I'm not saying that there aren't better zoning laws, or that they can't do any good, ever. However, they're a poor substitute for actual community input into what happens in that community. Ryan's Jane Jacobs quote is right on the mark - communities have a number of legitimate fears about what goes on "in their back yard" which need to be adressed.
However, a bunch of blanket regulations imposed by bureaucrats who have little direct experience with the area in question can only attempt to mimic choices it thinks a community would make, or (more likely) what it thinks is best for it. We need real, neighbourhood scale democracy. And not just "homeowner associations" which cater to wealthy property owners in the area. These organizations need teeth, ie: the ability to, with a large majority vote, take legal action against offenders. Such a system would be "Performance based" in ways never approachable by even the most progressive zoning laws.

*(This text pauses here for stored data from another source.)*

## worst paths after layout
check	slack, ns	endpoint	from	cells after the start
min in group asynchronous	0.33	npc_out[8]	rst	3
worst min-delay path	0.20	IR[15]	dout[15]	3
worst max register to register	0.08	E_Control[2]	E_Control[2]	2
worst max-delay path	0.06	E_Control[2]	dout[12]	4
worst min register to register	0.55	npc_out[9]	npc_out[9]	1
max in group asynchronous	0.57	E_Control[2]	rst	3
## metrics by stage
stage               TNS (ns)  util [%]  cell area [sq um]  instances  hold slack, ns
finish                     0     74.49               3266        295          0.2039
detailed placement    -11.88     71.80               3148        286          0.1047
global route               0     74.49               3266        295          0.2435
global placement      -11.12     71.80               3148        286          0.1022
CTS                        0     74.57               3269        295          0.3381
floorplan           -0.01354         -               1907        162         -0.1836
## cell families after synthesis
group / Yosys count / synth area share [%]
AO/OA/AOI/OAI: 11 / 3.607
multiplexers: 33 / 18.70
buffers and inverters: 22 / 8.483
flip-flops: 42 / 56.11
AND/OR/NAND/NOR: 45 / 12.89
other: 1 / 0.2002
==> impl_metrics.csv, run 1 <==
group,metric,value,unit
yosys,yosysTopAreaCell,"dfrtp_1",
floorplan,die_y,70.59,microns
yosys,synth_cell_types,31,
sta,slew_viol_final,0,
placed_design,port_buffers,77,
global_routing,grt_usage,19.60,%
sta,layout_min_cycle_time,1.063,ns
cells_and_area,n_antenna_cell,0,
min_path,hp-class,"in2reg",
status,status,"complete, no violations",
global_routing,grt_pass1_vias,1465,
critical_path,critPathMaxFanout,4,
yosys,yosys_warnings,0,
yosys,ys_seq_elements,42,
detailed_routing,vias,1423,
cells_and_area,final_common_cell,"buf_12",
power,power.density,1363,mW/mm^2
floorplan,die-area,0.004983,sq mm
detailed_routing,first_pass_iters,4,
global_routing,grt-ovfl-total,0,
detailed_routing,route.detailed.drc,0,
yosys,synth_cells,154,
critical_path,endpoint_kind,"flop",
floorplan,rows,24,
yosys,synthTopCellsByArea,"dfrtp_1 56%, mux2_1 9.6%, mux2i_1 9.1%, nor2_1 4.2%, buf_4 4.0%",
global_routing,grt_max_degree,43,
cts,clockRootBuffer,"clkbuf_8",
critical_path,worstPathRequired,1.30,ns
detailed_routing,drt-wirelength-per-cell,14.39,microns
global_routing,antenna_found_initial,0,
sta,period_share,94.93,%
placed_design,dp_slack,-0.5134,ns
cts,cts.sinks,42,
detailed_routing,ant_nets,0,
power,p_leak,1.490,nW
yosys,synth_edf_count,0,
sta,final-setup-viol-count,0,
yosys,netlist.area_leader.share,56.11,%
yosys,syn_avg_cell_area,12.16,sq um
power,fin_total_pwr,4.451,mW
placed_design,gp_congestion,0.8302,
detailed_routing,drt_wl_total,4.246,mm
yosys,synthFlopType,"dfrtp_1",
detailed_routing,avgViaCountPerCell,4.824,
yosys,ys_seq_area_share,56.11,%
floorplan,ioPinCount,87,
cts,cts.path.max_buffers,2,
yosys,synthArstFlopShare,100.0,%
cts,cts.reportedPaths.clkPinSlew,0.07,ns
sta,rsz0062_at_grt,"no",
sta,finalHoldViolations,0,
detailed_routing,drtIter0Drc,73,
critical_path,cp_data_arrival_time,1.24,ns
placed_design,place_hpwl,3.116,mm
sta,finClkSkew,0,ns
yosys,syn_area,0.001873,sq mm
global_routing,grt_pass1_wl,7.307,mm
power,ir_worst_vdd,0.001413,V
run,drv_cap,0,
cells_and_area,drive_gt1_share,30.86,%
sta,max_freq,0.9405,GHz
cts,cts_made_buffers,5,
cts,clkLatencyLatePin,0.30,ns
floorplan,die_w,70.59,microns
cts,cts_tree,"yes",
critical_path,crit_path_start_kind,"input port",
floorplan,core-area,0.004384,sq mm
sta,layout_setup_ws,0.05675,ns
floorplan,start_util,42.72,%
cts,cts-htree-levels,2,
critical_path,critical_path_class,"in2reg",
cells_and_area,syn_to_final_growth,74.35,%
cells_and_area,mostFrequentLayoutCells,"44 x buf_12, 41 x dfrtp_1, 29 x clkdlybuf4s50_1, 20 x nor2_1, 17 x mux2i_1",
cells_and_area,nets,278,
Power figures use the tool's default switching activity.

And as for slaughtering animals in my garage, I neither eat meat nor have a garage. As a vegan it constantly frustrates and amazes me how much more opposed most people are to things like butchering animals than I am (I see the utility), yet would never consider actually giving the stuff up. If you couldn't watch it, or live near it, why base your survival on it? People have been butchering animals within human settlements about as long as we've butchered animals or had settlements, and consigning it to big corporate factories in rural areas has produced methods of doing these things which are much more toxic and much less safe than traditional methods. Read (or watch) the section in Fast Food Nation on slaughterhouses.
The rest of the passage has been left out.